***** EXERCISE INPUTS *****

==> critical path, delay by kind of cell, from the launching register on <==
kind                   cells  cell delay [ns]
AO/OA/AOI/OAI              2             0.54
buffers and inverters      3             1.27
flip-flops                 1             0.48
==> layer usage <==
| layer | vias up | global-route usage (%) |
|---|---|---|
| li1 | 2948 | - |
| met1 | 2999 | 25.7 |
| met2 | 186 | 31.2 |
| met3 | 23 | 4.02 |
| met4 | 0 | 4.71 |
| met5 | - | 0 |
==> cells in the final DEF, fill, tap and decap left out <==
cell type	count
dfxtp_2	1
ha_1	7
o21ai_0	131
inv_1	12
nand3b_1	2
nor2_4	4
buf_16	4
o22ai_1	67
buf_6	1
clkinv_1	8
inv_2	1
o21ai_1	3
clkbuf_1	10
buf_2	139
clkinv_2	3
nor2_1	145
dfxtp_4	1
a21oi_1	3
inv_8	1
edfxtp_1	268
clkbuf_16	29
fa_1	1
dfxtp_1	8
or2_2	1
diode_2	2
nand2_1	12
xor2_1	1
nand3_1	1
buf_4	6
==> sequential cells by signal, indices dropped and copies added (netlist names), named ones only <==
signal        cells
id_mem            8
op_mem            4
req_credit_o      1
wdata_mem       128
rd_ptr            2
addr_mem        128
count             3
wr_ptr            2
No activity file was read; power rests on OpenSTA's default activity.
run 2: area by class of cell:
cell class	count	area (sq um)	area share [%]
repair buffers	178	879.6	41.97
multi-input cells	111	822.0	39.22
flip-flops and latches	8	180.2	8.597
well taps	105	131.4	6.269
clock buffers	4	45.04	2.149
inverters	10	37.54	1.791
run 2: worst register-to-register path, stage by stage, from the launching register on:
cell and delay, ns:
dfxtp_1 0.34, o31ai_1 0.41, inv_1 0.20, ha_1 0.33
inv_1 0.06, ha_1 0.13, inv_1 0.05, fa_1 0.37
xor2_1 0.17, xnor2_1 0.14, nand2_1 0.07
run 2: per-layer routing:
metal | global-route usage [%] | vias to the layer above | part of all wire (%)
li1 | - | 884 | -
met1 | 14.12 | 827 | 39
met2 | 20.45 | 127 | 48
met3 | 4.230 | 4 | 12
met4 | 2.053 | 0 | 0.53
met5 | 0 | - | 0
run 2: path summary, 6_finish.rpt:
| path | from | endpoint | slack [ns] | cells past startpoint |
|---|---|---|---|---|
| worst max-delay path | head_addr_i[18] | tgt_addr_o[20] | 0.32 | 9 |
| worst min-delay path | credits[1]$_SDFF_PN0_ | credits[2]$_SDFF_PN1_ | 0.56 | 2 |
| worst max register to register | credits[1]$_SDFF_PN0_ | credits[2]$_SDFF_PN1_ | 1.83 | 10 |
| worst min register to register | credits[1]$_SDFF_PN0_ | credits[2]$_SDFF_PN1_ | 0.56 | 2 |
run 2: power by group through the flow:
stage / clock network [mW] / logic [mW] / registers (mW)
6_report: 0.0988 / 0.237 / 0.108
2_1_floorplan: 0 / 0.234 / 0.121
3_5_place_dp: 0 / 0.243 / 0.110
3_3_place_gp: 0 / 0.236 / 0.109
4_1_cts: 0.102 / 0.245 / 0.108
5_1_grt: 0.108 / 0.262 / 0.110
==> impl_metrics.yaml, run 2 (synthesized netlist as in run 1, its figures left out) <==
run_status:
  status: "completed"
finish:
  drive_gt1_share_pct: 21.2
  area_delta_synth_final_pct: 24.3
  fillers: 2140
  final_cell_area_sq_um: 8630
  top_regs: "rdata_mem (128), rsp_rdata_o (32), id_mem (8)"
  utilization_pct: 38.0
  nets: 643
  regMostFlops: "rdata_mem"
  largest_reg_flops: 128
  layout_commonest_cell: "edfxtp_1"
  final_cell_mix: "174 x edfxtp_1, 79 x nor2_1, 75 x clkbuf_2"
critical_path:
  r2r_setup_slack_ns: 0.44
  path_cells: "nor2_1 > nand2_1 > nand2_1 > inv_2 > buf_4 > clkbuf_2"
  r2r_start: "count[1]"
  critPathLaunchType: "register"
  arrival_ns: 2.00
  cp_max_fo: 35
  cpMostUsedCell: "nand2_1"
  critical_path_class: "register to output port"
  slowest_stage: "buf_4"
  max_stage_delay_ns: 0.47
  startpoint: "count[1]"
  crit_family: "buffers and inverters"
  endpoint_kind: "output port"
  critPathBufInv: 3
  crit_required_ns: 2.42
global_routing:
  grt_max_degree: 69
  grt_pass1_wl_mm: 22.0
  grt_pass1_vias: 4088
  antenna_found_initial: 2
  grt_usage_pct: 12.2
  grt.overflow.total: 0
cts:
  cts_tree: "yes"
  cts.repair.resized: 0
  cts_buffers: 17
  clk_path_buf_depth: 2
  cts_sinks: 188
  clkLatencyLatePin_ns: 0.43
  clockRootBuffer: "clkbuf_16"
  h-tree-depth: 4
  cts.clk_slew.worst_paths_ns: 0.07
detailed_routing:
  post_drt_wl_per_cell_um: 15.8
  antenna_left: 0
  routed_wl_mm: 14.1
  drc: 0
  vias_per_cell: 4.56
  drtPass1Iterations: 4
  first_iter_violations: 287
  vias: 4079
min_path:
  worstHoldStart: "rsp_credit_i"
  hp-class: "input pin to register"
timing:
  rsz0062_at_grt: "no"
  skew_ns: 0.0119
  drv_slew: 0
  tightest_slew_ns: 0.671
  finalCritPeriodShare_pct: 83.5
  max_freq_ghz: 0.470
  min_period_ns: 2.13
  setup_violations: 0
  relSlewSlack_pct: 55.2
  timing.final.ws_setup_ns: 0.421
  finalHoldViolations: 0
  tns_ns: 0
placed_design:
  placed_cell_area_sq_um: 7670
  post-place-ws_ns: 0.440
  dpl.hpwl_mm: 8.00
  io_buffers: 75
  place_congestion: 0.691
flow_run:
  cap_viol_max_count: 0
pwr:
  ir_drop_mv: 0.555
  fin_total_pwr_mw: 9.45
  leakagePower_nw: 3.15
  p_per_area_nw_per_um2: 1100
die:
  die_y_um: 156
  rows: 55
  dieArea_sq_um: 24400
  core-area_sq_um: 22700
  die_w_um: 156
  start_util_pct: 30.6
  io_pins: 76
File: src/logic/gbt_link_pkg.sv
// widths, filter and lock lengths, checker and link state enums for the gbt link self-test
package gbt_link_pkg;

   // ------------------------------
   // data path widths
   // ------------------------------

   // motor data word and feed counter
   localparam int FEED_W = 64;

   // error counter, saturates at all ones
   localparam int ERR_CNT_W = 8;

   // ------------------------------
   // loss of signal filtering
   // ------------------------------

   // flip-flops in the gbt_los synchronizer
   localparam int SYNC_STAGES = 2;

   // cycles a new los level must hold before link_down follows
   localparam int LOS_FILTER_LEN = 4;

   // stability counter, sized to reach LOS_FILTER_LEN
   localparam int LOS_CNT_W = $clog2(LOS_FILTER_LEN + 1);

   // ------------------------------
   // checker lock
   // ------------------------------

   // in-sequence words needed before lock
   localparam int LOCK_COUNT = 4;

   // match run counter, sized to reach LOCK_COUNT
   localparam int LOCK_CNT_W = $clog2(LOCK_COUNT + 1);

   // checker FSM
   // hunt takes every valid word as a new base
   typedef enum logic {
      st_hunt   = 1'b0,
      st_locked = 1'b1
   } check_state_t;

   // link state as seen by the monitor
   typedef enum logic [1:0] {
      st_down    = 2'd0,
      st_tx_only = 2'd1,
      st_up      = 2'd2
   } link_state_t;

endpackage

*****

WORK REQUEST: Return every record above. Copy each one exactly.

OUTPUT FOR THIS TASK:
==> critical path, delay by kind of cell, from the launching register on <==
kind                   cells  cell delay [ns]
AO/OA/AOI/OAI              2             0.54
buffers and inverters      3             1.27
flip-flops                 1             0.48
==> layer usage <==
| layer | vias up | global-route usage (%) |
|---|---|---|
| li1 | 2948 | - |
| met1 | 2999 | 25.7 |
| met2 | 186 | 31.2 |
| met3 | 23 | 4.02 |
| met4 | 0 | 4.71 |
| met5 | - | 0 |
==> cells in the final DEF, fill, tap and decap left out <==
cell type	count
dfxtp_2	1
ha_1	7
o21ai_0	131
inv_1	12
nand3b_1	2
nor2_4	4
buf_16	4
o22ai_1	67
buf_6	1
clkinv_1	8
inv_2	1
o21ai_1	3
clkbuf_1	10
buf_2	139
clkinv_2	3
nor2_1	145
dfxtp_4	1
a21oi_1	3
inv_8	1
edfxtp_1	268
clkbuf_16	29
fa_1	1
dfxtp_1	8
or2_2	1
diode_2	2
nand2_1	12
xor2_1	1
nand3_1	1
buf_4	6
==> sequential cells by signal, indices dropped and copies added (netlist names), named ones only <==
signal        cells
id_mem            8
op_mem            4
req_credit_o      1
wdata_mem       128
rd_ptr            2
addr_mem        128
count             3
wr_ptr            2
No activity file was read; power rests on OpenSTA's default activity.
run 2: area by class of cell:
cell class	count	area (sq um)	area share [%]
repair buffers	178	879.6	41.97
multi-input cells	111	822.0	39.22
flip-flops and latches	8	180.2	8.597
well taps	105	131.4	6.269
clock buffers	4	45.04	2.149
inverters	10	37.54	1.791
run 2: worst register-to-register path, stage by stage, from the launching register on:
cell and delay, ns:
dfxtp_1 0.34, o31ai_1 0.41, inv_1 0.20, ha_1 0.33
inv_1 0.06, ha_1 0.13, inv_1 0.05, fa_1 0.37
xor2_1 0.17, xnor2_1 0.14, nand2_1 0.07
run 2: per-layer routing:
metal | global-route usage [%] | vias to the layer above | part of all wire (%)
li1 | - | 884 | -
met1 | 14.12 | 827 | 39
met2 | 20.45 | 127 | 48
met3 | 4.230 | 4 | 12
met4 | 2.053 | 0 | 0.53
met5 | 0 | - | 0
run 2: path summary, 6_finish.rpt:
| path | from | endpoint | slack [ns] | cells past startpoint |
|---|---|---|---|---|
| worst max-delay path | head_addr_i[18] | tgt_addr_o[20] | 0.32 | 9 |
| worst min-delay path | credits[1]$_SDFF_PN0_ | credits[2]$_SDFF_PN1_ | 0.56 | 2 |
| worst max register to register | credits[1]$_SDFF_PN0_ | credits[2]$_SDFF_PN1_ | 1.83 | 10 |
| worst min register to register | credits[1]$_SDFF_PN0_ | credits[2]$_SDFF_PN1_ | 0.56 | 2 |
run 2: power by group through the flow:
stage / clock network [mW] / logic [mW] / registers (mW)
6_report: 0.0988 / 0.237 / 0.108
2_1_floorplan: 0 / 0.234 / 0.121
3_5_place_dp: 0 / 0.243 / 0.110
3_3_place_gp: 0 / 0.236 / 0.109
4_1_cts: 0.102 / 0.245 / 0.108
5_1_grt: 0.108 / 0.262 / 0.110
==> impl_metrics.yaml, run 2 (synthesized netlist as in run 1, its figures left out) <==
run_status:
  status: "completed"
finish:
  drive_gt1_share_pct: 21.2
  area_delta_synth_final_pct: 24.3
  fillers: 2140
  final_cell_area_sq_um: 8630
  top_regs: "rdata_mem (128), rsp_rdata_o (32), id_mem (8)"
  utilization_pct: 38.0
  nets: 643
  regMostFlops: "rdata_mem"
  largest_reg_flops: 128
  layout_commonest_cell: "edfxtp_1"
  final_cell_mix: "174 x edfxtp_1, 79 x nor2_1, 75 x clkbuf_2"
critical_path:
  r2r_setup_slack_ns: 0.44
  path_cells: "nor2_1 > nand2_1 > nand2_1 > inv_2 > buf_4 > clkbuf_2"
  r2r_start: "count[1]"
  critPathLaunchType: "register"
  arrival_ns: 2.00
  cp_max_fo: 35
  cpMostUsedCell: "nand2_1"
  critical_path_class: "register to output port"
  slowest_stage: "buf_4"
  max_stage_delay_ns: 0.47
  startpoint: "count[1]"
  crit_family: "buffers and inverters"
  endpoint_kind: "output port"
  critPathBufInv: 3
  crit_required_ns: 2.42
global_routing:
  grt_max_degree: 69
  grt_pass1_wl_mm: 22.0
  grt_pass1_vias: 4088
  antenna_found_initial: 2
  grt_usage_pct: 12.2
  grt.overflow.total: 0
cts:
  cts_tree: "yes"
  cts.repair.resized: 0
  cts_buffers: 17
  clk_path_buf_depth: 2
  cts_sinks: 188
  clkLatencyLatePin_ns: 0.43
  clockRootBuffer: "clkbuf_16"
  h-tree-depth: 4
  cts.clk_slew.worst_paths_ns: 0.07
detailed_routing:
  post_drt_wl_per_cell_um: 15.8
  antenna_left: 0
  routed_wl_mm: 14.1
  drc: 0
  vias_per_cell: 4.56
  drtPass1Iterations: 4
  first_iter_violations: 287
  vias: 4079
min_path:
  worstHoldStart: "rsp_credit_i"
  hp-class: "input pin to register"
timing:
  rsz0062_at_grt: "no"
  skew_ns: 0.0119
  drv_slew: 0
  tightest_slew_ns: 0.671
  finalCritPeriodShare_pct: 83.5
  max_freq_ghz: 0.470
  min_period_ns: 2.13
  setup_violations: 0
  relSlewSlack_pct: 55.2
  timing.final.ws_setup_ns: 0.421
  finalHoldViolations: 0
  tns_ns: 0
placed_design:
  placed_cell_area_sq_um: 7670
  post-place-ws_ns: 0.440
  dpl.hpwl_mm: 8.00
  io_buffers: 75
  place_congestion: 0.691
flow_run:
  cap_viol_max_count: 0
pwr:
  ir_drop_mv: 0.555
  fin_total_pwr_mw: 9.45
  leakagePower_nw: 3.15
  p_per_area_nw_per_um2: 1100
die:
  die_y_um: 156
  rows: 55
  dieArea_sq_um: 24400
  core-area_sq_um: 22700
  die_w_um: 156
  start_util_pct: 30.6
  io_pins: 76
File: src/logic/gbt_link_pkg.sv
// widths, filter and lock lengths, checker and link state enums for the gbt link self-test
package gbt_link_pkg;

   // ------------------------------
   // data path widths
   // ------------------------------

   // motor data word and feed counter
   localparam int FEED_W = 64;

   // error counter, saturates at all ones
   localparam int ERR_CNT_W = 8;

   // ------------------------------
   // loss of signal filtering
   // ------------------------------

   // flip-flops in the gbt_los synchronizer
   localparam int SYNC_STAGES = 2;

   // cycles a new los level must hold before link_down follows
   localparam int LOS_FILTER_LEN = 4;

   // stability counter, sized to reach LOS_FILTER_LEN
   localparam int LOS_CNT_W = $clog2(LOS_FILTER_LEN + 1);

   // ------------------------------
   // checker lock
   // ------------------------------

   // in-sequence words needed before lock
   localparam int LOCK_COUNT = 4;

   // match run counter, sized to reach LOCK_COUNT
   localparam int LOCK_CNT_W = $clog2(LOCK_COUNT + 1);

   // checker FSM
   // hunt takes every valid word as a new base
   typedef enum logic {
      st_hunt   = 1'b0,
      st_locked = 1'b1
   } check_state_t;

   // link state as seen by the monitor
   typedef enum logic [1:0] {
      st_down    = 2'd0,
      st_tx_only = 2'd1,
      st_up      = 2'd2
   } link_state_t;

endpackage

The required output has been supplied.